Goal of the exercise: The answer must be an exact reproduction of the lines from the start of the records below through the line containing "a2_s = ra2[16:0] ^ rb2[16:0] ^ ~c2_r;", and nothing more.

Information supplied:
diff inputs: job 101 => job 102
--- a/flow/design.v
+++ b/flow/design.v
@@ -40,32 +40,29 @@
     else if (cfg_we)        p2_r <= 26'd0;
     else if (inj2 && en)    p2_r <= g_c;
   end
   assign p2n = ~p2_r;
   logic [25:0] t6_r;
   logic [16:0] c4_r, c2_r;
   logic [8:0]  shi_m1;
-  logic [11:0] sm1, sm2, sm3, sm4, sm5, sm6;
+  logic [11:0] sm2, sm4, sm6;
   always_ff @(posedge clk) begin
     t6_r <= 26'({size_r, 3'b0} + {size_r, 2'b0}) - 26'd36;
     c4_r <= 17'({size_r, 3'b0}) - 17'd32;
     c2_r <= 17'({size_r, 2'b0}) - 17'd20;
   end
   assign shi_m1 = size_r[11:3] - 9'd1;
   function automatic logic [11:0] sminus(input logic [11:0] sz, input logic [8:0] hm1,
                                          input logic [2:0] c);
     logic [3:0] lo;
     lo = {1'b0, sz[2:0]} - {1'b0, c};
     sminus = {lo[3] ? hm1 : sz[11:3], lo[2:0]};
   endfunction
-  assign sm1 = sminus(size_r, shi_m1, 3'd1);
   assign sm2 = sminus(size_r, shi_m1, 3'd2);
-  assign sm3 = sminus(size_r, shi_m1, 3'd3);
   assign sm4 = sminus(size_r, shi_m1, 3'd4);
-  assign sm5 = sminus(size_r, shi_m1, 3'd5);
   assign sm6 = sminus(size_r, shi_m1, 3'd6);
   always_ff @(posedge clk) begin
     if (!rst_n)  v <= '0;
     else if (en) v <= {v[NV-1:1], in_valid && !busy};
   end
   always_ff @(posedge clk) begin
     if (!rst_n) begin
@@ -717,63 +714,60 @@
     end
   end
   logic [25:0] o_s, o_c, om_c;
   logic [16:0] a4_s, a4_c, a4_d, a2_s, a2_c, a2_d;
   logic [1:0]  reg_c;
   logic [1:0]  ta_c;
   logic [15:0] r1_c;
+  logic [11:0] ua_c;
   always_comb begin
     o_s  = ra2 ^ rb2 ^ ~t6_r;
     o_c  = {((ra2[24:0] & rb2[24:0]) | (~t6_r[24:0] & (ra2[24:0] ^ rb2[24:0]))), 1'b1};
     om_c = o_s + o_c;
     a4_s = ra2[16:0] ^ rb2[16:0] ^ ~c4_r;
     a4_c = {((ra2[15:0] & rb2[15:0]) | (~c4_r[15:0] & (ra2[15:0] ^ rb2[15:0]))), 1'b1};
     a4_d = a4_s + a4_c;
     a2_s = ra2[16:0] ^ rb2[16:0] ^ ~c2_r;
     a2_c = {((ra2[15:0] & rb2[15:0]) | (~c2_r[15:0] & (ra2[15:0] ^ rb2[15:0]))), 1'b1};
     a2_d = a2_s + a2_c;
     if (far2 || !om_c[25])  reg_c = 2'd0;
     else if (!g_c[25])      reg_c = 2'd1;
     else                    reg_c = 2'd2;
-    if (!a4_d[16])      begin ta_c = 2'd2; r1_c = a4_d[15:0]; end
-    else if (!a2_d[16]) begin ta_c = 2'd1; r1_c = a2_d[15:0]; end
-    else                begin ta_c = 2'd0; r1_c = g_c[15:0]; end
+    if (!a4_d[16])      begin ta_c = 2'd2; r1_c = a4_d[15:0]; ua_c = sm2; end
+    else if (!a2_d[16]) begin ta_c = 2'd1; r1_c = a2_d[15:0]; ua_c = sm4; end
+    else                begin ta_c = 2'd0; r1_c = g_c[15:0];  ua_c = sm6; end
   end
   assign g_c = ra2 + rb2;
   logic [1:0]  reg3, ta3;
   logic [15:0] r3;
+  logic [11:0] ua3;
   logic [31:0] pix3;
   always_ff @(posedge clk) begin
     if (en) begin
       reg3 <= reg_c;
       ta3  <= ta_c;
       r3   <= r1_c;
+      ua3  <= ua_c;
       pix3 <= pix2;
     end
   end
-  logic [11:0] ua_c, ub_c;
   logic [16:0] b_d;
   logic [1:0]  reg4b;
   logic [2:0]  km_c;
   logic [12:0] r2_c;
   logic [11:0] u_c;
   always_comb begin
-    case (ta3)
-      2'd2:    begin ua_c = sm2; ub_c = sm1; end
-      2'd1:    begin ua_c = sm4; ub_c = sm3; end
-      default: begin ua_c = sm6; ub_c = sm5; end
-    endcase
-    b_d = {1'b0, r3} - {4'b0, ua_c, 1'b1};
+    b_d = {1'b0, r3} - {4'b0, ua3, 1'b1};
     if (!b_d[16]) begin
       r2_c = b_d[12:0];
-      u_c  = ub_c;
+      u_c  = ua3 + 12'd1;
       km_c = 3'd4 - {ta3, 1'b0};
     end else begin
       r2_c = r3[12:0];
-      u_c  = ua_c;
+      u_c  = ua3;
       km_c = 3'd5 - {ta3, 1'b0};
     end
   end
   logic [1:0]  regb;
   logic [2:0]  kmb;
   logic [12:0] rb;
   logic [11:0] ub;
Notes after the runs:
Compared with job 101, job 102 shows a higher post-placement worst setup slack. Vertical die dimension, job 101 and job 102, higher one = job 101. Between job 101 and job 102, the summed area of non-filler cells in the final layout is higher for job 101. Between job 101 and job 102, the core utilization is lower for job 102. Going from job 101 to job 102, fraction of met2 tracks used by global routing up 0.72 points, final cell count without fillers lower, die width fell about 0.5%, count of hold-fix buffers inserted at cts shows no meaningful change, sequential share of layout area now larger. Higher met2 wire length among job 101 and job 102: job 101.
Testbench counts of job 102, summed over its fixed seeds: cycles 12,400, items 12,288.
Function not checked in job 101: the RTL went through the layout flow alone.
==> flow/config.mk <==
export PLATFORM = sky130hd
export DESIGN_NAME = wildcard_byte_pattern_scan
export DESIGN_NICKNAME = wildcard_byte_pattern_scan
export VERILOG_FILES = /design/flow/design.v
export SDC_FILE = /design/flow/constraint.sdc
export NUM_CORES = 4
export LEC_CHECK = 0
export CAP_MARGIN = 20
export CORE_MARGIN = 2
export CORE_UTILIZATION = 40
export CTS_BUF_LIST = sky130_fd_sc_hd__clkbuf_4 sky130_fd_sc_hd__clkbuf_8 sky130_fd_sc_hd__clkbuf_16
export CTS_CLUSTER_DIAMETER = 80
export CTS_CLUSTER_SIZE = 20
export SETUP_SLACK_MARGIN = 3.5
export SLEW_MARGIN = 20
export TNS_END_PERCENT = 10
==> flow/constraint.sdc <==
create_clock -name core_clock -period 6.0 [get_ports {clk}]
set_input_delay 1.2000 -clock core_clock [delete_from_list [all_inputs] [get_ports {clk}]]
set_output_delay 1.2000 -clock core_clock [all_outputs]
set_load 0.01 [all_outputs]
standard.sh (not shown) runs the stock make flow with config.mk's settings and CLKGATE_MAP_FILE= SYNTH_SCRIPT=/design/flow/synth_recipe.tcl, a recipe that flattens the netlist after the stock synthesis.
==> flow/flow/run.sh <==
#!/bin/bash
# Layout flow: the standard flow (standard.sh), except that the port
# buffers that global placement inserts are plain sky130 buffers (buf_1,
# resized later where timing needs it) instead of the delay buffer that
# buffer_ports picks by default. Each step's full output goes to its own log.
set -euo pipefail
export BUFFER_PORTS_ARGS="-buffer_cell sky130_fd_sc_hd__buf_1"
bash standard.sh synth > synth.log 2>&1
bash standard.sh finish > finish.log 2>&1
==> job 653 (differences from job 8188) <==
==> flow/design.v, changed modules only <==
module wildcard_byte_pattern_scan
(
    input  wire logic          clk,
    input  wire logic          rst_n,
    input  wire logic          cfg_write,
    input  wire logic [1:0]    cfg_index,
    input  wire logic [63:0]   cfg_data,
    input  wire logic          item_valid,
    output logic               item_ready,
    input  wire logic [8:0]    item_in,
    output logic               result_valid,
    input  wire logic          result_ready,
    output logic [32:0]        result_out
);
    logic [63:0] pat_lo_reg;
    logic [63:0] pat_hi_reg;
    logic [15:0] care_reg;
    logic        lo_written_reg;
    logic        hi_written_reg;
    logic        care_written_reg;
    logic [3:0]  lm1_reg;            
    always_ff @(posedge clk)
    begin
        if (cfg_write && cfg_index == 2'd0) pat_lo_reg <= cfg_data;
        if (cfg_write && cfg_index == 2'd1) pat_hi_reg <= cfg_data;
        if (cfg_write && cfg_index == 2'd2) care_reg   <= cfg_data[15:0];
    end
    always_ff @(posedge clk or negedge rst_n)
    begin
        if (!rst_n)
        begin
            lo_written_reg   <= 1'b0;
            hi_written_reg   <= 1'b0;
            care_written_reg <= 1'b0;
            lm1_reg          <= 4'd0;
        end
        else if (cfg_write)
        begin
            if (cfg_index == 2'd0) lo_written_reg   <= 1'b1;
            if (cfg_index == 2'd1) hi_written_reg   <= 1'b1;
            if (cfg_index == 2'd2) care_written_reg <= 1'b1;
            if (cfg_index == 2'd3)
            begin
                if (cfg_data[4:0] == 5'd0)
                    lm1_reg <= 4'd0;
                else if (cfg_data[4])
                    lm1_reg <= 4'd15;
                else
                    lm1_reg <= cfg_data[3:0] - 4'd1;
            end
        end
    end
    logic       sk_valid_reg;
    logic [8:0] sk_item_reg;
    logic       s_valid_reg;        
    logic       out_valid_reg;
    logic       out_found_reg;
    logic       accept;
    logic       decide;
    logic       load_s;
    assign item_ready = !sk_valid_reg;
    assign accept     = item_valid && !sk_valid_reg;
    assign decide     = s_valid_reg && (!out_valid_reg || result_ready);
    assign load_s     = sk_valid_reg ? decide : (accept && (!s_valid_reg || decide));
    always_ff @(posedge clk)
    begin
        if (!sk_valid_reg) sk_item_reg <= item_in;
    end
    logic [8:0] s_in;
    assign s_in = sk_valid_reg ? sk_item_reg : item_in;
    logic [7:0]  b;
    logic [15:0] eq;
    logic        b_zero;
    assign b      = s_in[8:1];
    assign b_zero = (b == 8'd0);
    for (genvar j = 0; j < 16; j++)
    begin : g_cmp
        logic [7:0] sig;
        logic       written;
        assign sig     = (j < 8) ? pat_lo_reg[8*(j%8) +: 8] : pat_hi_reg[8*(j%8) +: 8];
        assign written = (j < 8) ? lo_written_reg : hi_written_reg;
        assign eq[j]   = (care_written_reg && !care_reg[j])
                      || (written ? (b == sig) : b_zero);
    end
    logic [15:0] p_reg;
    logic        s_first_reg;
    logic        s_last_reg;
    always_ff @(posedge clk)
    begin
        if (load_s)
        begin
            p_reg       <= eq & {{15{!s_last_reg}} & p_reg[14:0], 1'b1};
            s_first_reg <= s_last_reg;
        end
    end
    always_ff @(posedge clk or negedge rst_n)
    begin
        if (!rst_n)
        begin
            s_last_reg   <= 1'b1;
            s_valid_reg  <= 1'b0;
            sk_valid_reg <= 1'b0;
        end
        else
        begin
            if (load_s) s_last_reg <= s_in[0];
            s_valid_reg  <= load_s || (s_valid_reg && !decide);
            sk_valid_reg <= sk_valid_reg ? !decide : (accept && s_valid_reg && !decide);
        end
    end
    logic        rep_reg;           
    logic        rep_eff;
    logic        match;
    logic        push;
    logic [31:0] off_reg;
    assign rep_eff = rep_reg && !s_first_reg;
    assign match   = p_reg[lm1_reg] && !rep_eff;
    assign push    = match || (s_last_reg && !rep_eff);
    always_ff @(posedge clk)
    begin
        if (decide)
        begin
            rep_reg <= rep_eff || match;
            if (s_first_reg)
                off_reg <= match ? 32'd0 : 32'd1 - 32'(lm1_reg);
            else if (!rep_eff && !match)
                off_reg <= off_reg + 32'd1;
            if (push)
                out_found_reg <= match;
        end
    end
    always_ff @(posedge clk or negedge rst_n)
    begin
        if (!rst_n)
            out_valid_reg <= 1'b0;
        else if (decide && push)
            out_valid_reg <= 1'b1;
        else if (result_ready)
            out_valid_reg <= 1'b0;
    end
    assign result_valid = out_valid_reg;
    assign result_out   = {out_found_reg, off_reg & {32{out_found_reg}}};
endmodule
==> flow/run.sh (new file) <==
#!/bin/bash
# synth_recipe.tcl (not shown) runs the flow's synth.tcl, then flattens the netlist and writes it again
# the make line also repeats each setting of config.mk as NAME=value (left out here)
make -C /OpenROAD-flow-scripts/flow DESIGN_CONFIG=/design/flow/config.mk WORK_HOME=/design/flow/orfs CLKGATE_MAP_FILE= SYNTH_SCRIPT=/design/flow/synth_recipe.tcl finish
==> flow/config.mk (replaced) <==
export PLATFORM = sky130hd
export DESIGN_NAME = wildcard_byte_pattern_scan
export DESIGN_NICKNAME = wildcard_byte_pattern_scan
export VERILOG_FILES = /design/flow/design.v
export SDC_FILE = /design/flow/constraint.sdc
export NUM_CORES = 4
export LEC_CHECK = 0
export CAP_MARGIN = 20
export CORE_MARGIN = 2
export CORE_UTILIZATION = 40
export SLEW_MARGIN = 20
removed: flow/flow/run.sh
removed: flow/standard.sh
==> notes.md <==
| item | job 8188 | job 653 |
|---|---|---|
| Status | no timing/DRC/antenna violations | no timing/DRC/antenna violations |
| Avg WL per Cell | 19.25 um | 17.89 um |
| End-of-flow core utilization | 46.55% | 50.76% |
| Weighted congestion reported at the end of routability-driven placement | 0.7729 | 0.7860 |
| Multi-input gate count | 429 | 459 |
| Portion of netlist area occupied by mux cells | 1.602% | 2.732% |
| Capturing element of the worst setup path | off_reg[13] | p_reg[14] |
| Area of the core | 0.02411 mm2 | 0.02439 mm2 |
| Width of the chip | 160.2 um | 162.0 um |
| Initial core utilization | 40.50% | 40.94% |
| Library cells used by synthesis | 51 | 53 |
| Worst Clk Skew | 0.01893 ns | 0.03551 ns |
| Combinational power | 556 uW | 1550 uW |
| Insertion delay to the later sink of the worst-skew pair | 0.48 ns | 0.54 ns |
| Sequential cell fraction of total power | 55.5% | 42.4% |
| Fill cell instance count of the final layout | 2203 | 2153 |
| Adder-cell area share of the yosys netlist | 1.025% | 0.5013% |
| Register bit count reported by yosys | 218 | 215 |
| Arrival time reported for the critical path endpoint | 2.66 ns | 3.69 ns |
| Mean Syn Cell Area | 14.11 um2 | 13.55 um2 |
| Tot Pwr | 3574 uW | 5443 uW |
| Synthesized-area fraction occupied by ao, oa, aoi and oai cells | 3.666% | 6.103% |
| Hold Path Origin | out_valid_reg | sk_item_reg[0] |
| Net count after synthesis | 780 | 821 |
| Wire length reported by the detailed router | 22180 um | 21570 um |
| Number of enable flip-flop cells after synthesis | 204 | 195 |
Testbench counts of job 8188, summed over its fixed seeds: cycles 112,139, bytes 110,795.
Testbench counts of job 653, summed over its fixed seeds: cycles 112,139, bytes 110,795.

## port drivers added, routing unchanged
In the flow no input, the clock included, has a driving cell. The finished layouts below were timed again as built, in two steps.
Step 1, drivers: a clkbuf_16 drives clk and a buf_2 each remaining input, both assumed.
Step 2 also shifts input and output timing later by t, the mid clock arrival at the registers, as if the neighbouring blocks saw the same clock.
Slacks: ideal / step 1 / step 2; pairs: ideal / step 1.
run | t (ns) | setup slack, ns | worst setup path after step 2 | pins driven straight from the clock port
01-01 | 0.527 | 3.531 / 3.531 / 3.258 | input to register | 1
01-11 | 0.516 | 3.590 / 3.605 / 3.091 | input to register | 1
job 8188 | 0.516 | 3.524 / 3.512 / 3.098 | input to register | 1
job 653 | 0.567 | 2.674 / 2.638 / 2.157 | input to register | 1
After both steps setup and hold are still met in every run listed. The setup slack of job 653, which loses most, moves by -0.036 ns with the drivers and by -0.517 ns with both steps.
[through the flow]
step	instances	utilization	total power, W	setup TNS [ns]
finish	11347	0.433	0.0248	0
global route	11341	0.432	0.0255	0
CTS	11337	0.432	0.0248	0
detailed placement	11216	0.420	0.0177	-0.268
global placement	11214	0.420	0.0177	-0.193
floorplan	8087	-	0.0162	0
Background: an optimization exercise with open tools, aiming at small area. Do not read the settings as production practice.
The RTL was checked by simulation tests, not by an equivalence proof against the original design.
Power and IR drop assume default switching activity.

===== flow/design.v =====
`timescale 1ns/10ps
package otp_cmd_pkg;
  typedef enum logic [3:0] {
    NOP           = 4'h0,
    FAULT_CORR    = 4'h1,
    FAULT_UNCORR  = 4'h2,
    FAULT_RELEASE = 4'h3,
    LC_RESET      = 4'h4,
    CLK_SEL       = 4'h5,
    ESC_SET       = 4'h6,
    ESC_CLR       = 4'h7
  } otp_opcode_e;
  typedef struct packed {
    otp_opcode_e opcode;
    logic [11:0] mhz;
  } otp_cmd_clk_t;
  typedef struct packed {
    otp_opcode_e opcode;
    logic [10:0] rsvd;
    logic        esc_line;
  } otp_cmd_esc_t;
  typedef union packed {
    otp_cmd_clk_t clk_view;
    otp_cmd_esc_t esc_view;
  } otp_cmd_u;
endpackage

Exercise result:
diff inputs: job 101 => job 102
--- a/flow/design.v
+++ b/flow/design.v
@@ -40,32 +40,29 @@
     else if (cfg_we)        p2_r <= 26'd0;
     else if (inj2 && en)    p2_r <= g_c;
   end
   assign p2n = ~p2_r;
   logic [25:0] t6_r;
   logic [16:0] c4_r, c2_r;
   logic [8:0]  shi_m1;
-  logic [11:0] sm1, sm2, sm3, sm4, sm5, sm6;
+  logic [11:0] sm2, sm4, sm6;
   always_ff @(posedge clk) begin
     t6_r <= 26'({size_r, 3'b0} + {size_r, 2'b0}) - 26'd36;
     c4_r <= 17'({size_r, 3'b0}) - 17'd32;
     c2_r <= 17'({size_r, 2'b0}) - 17'd20;
   end
   assign shi_m1 = size_r[11:3] - 9'd1;
   function automatic logic [11:0] sminus(input logic [11:0] sz, input logic [8:0] hm1,
                                          input logic [2:0] c);
     logic [3:0] lo;
     lo = {1'b0, sz[2:0]} - {1'b0, c};
     sminus = {lo[3] ? hm1 : sz[11:3], lo[2:0]};
   endfunction
-  assign sm1 = sminus(size_r, shi_m1, 3'd1);
   assign sm2 = sminus(size_r, shi_m1, 3'd2);
-  assign sm3 = sminus(size_r, shi_m1, 3'd3);
   assign sm4 = sminus(size_r, shi_m1, 3'd4);
-  assign sm5 = sminus(size_r, shi_m1, 3'd5);
   assign sm6 = sminus(size_r, shi_m1, 3'd6);
   always_ff @(posedge clk) begin
     if (!rst_n)  v <= '0;
     else if (en) v <= {v[NV-1:1], in_valid && !busy};
   end
   always_ff @(posedge clk) begin
     if (!rst_n) begin
@@ -717,63 +714,60 @@
     end
   end
   logic [25:0] o_s, o_c, om_c;
   logic [16:0] a4_s, a4_c, a4_d, a2_s, a2_c, a2_d;
   logic [1:0]  reg_c;
   logic [1:0]  ta_c;
   logic [15:0] r1_c;
+  logic [11:0] ua_c;
   always_comb begin
     o_s  = ra2 ^ rb2 ^ ~t6_r;
     o_c  = {((ra2[24:0] & rb2[24:0]) | (~t6_r[24:0] & (ra2[24:0] ^ rb2[24:0]))), 1'b1};
     om_c = o_s + o_c;
     a4_s = ra2[16:0] ^ rb2[16:0] ^ ~c4_r;
     a4_c = {((ra2[15:0] & rb2[15:0]) | (~c4_r[15:0] & (ra2[15:0] ^ rb2[15:0]))), 1'b1};
     a4_d = a4_s + a4_c;
     a2_s = ra2[16:0] ^ rb2[16:0] ^ ~c2_r;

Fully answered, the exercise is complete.